## AIM OF THE TASK
From the top of the records below down to the line containing "of area [%]", reproduce every line exactly.

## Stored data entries
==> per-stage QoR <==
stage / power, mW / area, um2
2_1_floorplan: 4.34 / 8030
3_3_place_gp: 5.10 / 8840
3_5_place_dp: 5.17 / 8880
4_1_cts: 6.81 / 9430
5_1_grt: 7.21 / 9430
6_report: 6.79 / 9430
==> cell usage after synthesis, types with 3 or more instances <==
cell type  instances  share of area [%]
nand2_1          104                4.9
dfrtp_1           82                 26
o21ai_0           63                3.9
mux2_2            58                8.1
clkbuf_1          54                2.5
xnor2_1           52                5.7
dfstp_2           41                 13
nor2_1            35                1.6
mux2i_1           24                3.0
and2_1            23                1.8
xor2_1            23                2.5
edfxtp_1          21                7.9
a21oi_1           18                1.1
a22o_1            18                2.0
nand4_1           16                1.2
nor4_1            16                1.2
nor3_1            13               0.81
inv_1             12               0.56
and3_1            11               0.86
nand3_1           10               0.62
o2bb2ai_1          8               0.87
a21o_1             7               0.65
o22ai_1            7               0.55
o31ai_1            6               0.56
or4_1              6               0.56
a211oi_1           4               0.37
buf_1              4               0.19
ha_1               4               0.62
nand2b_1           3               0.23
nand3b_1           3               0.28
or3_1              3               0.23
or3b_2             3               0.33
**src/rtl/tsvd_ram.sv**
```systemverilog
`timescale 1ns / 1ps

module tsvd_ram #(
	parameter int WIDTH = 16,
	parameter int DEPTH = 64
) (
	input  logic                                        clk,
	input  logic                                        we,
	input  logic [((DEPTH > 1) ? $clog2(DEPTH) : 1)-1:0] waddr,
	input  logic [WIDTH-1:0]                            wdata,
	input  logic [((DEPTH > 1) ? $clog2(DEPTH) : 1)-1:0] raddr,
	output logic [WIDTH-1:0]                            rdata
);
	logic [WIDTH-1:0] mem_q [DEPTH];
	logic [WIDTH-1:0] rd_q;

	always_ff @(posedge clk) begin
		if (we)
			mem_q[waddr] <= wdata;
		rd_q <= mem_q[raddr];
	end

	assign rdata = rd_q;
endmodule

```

## EXERCISE SOLUTION
==> per-stage QoR <==
stage / power, mW / area, um2
2_1_floorplan: 4.34 / 8030
3_3_place_gp: 5.10 / 8840
3_5_place_dp: 5.17 / 8880
4_1_cts: 6.81 / 9430
5_1_grt: 7.21 / 9430
6_report: 6.79 / 9430
==> cell usage after synthesis, types with 3 or more instances <==
cell type  instances  share of area [%]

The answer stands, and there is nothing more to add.